Maritza Rocío López Vargas

Resulta imposible desconocer la importancia que tiene la prensa escrita para la sociedad, a diario tenemos la oportunidad de leer y conocer de primera mano, los hechos y temas más destacados que ocurren en el ámbito regional, nacional e internacional; su presencia representa un valor para la democracia, representada en valores como la libertad, igualdad, respeto, pluralismo y participación; con una fuerza tal de decir a través de sus narrativas la verdad, denunciar, rechazar lo inaceptable, convertirse en la voz del pueblo, de los que no pueden hablar o denunciar.

Desde esta perspectiva qué bueno sería, que los medios escritos sin excepción alguna, fueran más conscientes de la responsabilidad que les asiste; que en el afán de vender más no ofrezcan una avalancha de amarillismo negativo, que lo único que consigue es alimentar la morbosidad por la tragedia, fortalecida ésta con videos que captan de un robo, asesinatos, accidentes, peleas, agresiones físicas o suicidios; de igual manera que los columnistas en el espacio que tienen, no conviertan sus artículos en medios para denigrar, ofender, descargar sus frustraciones o sus odios; ni que las personas escondidas detrás de un seudónimo, una pantalla de computador o un dispositivo móvil, sean violentas insultando o maldiciendo; estas actitudes y procederes,  en nada fortalecen la sociedad ni construyen un país.

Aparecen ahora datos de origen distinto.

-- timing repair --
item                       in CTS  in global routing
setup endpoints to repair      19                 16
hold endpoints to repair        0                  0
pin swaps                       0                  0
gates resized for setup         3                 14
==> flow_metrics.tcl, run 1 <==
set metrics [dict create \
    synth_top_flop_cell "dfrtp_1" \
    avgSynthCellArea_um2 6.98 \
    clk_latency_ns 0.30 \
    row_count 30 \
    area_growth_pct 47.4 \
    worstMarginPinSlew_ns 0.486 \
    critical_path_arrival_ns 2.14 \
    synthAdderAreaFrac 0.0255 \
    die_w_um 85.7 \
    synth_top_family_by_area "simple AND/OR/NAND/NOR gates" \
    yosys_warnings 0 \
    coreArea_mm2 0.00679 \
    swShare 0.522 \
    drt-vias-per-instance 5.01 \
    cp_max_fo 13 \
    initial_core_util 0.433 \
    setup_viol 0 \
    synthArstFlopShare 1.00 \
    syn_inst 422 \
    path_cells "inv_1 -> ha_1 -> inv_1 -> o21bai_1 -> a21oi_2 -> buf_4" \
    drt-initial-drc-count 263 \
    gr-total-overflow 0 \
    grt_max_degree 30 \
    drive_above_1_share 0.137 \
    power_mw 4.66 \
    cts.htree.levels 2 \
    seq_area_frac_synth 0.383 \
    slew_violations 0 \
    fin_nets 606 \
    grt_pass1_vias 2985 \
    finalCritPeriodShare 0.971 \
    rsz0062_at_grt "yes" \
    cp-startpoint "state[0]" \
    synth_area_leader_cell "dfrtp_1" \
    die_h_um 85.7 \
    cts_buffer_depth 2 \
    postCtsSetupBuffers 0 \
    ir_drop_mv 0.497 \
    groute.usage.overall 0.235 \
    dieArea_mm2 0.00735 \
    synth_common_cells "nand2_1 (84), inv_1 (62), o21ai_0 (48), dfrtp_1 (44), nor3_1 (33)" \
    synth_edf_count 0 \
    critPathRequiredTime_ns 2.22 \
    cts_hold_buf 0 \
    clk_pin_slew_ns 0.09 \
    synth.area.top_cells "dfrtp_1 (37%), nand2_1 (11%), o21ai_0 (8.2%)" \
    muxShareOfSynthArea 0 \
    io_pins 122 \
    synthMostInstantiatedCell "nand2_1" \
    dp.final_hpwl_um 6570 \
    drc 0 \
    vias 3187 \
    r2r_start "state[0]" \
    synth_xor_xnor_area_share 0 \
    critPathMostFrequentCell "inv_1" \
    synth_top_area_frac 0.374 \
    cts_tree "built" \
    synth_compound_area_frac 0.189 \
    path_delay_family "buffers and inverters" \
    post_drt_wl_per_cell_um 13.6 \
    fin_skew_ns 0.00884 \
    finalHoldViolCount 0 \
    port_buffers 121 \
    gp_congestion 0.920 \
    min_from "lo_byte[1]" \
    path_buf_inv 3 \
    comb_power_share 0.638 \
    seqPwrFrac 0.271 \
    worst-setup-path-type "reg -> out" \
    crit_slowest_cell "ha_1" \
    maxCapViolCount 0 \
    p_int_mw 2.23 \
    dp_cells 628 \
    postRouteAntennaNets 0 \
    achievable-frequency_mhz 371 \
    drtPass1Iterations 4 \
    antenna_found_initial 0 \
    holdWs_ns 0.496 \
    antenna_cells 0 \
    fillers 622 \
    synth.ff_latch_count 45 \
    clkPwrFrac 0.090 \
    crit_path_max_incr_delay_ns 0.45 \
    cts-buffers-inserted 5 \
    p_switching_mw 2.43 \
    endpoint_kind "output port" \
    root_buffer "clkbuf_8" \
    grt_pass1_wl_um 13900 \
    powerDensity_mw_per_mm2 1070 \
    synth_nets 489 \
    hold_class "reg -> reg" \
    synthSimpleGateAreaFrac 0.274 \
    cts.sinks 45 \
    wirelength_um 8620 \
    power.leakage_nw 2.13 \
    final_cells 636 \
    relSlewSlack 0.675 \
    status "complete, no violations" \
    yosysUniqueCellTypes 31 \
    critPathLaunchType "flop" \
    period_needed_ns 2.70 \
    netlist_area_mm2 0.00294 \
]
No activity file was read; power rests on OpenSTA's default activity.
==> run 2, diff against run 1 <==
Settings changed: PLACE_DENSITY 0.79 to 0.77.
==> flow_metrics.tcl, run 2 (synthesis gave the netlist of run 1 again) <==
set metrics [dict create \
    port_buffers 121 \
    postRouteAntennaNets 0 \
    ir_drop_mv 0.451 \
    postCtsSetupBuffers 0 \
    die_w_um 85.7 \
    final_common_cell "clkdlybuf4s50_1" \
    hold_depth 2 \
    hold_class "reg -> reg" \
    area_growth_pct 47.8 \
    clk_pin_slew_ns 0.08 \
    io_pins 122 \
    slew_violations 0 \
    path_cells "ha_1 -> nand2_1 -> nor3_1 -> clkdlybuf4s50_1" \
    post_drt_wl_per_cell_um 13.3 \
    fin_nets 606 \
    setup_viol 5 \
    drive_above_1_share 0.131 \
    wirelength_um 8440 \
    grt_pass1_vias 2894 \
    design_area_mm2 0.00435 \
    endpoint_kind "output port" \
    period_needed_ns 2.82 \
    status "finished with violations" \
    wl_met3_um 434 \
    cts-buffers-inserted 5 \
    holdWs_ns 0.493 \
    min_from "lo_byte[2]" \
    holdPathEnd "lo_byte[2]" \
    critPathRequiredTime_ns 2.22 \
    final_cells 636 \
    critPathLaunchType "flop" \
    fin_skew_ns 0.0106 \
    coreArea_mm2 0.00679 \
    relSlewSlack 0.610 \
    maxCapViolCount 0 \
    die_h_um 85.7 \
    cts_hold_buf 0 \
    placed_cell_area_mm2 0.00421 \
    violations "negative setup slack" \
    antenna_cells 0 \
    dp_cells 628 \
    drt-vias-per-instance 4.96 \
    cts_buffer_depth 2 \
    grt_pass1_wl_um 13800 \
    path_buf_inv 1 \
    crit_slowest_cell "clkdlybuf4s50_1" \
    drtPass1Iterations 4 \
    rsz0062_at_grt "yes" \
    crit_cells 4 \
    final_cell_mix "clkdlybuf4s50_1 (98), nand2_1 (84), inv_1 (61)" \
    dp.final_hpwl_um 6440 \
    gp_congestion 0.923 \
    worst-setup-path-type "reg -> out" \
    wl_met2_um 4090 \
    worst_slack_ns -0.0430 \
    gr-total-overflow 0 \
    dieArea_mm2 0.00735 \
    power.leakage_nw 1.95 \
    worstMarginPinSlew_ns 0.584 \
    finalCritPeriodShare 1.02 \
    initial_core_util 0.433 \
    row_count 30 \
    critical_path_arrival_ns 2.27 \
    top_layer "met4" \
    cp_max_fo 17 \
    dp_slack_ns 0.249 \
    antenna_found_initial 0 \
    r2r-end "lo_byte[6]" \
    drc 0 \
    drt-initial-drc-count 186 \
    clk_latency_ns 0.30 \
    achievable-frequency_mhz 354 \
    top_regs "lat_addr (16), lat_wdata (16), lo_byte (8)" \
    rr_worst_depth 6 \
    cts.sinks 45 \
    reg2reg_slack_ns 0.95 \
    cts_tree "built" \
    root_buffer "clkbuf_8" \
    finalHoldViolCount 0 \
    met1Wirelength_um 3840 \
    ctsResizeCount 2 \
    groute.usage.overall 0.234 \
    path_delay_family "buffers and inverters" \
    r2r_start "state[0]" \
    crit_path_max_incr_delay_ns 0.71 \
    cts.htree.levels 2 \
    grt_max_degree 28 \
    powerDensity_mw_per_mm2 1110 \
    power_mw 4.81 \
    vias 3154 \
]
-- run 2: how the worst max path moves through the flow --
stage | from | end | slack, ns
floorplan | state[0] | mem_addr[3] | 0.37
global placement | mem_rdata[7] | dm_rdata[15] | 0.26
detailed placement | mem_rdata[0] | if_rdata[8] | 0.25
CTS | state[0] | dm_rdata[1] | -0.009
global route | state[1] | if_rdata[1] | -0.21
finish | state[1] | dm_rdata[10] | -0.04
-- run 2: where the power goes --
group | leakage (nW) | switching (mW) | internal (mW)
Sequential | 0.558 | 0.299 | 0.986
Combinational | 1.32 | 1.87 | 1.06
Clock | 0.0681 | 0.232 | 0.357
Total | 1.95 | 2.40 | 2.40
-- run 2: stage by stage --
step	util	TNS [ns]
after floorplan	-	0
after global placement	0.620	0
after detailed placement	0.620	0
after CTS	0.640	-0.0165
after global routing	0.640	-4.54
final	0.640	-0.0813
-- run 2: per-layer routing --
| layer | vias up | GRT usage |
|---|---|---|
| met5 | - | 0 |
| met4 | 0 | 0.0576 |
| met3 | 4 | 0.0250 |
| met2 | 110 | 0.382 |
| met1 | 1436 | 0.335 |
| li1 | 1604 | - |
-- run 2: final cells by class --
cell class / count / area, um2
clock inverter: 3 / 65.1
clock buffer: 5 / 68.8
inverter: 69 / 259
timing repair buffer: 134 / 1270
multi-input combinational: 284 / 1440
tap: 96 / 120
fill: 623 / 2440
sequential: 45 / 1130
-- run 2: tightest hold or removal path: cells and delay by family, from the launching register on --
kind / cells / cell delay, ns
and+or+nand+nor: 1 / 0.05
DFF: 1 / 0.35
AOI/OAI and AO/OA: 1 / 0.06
[src/rtl/sram_arb_2p.sv]
// Round-robin arbiter sharing one single-port byte-enabled SRAM between an
// instruction-fetch port (0) and a load/store port (1) on a req/gnt/rvalid handshake.
module sram_arb_2p #(
  parameter int unsigned ADDR_WIDTH = 13,
  parameter int unsigned DATA_WIDTH = 32,
  localparam int unsigned BE_WIDTH = DATA_WIDTH / 8
) (
  input  logic                  clk,
  input  logic                  rst_n,
  input  logic                  p0_req_i,
  input  logic [ADDR_WIDTH+1:0] p0_addr_i,
  input  logic                  p0_we_i,
  input  logic [BE_WIDTH-1:0]   p0_be_i,
  input  logic [DATA_WIDTH-1:0] p0_wdata_i,
  output logic                  p0_gnt_o,
  output logic                  p0_rvalid_o,
  output logic [DATA_WIDTH-1:0] p0_rdata_o,
  input  logic                  p1_req_i,
  input  logic [ADDR_WIDTH+1:0] p1_addr_i,
  input  logic                  p1_we_i,
  input  logic [BE_WIDTH-1:0]   p1_be_i,
  input  logic [DATA_WIDTH-1:0] p1_wdata_i,
  output logic                  p1_gnt_o,
  output logic                  p1_rvalid_o,
  output logic [DATA_WIDTH-1:0] p1_rdata_o,
  output logic                  sram_cen_n_o,
  output logic                  sram_gwen_n_o,
  output logic [BE_WIDTH-1:0]   sram_ben_n_o,
  output logic [ADDR_WIDTH-1:0] sram_a_o,
  output logic [DATA_WIDTH-1:0] sram_d_o,
  input  logic [DATA_WIDTH-1:0] sram_q_i
);

  logic last_gnt_q, last_gnt_d;
  logic rsp_valid_q, rsp_valid_d;
  logic rsp_owner_q, rsp_owner_d;
  logic gnt0, gnt1;
  logic unused_addr_bits;

  assign unused_addr_bits = ^{p0_addr_i[1:0], p1_addr_i[1:0]};

  // On contention the port that did not win last time gets the grant.
  assign gnt0 = p0_req_i & (~p1_req_i | last_gnt_q);
  assign gnt1 = p1_req_i & (~p0_req_i | ~last_gnt_q);

  assign p0_gnt_o = gnt0;
  assign p1_gnt_o = gnt1;

  always_comb begin
    sram_cen_n_o  = 1'b1;
    sram_gwen_n_o = 1'b1;
    sram_ben_n_o  = '1;
    sram_a_o      = '0;
    sram_d_o      = '0;
    last_gnt_d    = last_gnt_q;
    rsp_valid_d   = gnt0 | gnt1;
    rsp_owner_d   = rsp_owner_q;
    if (gnt0) begin
      sram_cen_n_o  = 1'b0;
      sram_gwen_n_o = ~p0_we_i;
      sram_ben_n_o  = p0_we_i ? ~p0_be_i : '1;
      sram_a_o      = p0_addr_i[ADDR_WIDTH+1:2];
      sram_d_o      = p0_wdata_i;
      last_gnt_d    = 1'b0;
      rsp_owner_d   = 1'b0;
    end else if (gnt1) begin
      sram_cen_n_o  = 1'b0;
      sram_gwen_n_o = ~p1_we_i;
      sram_ben_n_o  = p1_we_i ? ~p1_be_i : '1;
      sram_a_o      = p1_addr_i[ADDR_WIDTH+1:2];
      sram_d_o      = p1_wdata_i;
      last_gnt_d    = 1'b1;
      rsp_owner_d   = 1'b1;
    end
  end

  // last_gnt resets to 1 so port 0 wins the first contention.
  always_ff @(posedge clk or negedge rst_n) begin
    if (!rst_n) begin
      last_gnt_q  <= 1'b1;
      rsp_valid_q <= 1'b0;
      rsp_owner_q <= 1'b0;
    end else begin
      last_gnt_q  <= last_gnt_d;
      rsp_valid_q <= rsp_valid_d;
      rsp_owner_q <= rsp_owner_d;
    end
  end

  assign p0_rvalid_o = rsp_valid_q & ~rsp_owner_q;
  assign p1_rvalid_o = rsp_valid_q & rsp_owner_q;
  assign p0_rdata_o  = p0_rvalid_o ? sram_q_i : '0;
  assign p1_rdata_o  = p1_rvalid_o ? sram_q_i : '0;

endmodule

Las páginas de un periódico, deben ayudar a conocer y entender los hechos más relevantes que aquejan a la sociedad, difundir información que pueda identificar, prevenir o erradicar flagelos que azotan a las familias, deben demostrar un abordaje ético y profesional que resulte atractivo y beneficio para las personas, que logre el respeto y confianza de la comunidad y demuestre que es consciente que la información transmitida no está lastrada por el subjetivismo, el clientelismo o el estigma social; so riesgo de deformar los hechos, sumir al lector en una narrativa que confunde, que no permite tener una visión real, clara y oportuna de los hechos.

Hacer uso responsable de la palabra escrita genera conocimientos, incide en las personas, produce cierta dependencia para poder hacer una buena lectura del entorno,  contribuye a la formación de valores sociales y humanos, que permiten al lector recibir y utilizar información, que facilite la toma de decisiones al interior de su comunidad y  establecer relaciones críticas, entre lo que aparece en los medios y la realidad; de allí la importancia que en nuestro medio, se nos ofrezca y garantice sobre el interés particular y monetario, un buen periódico.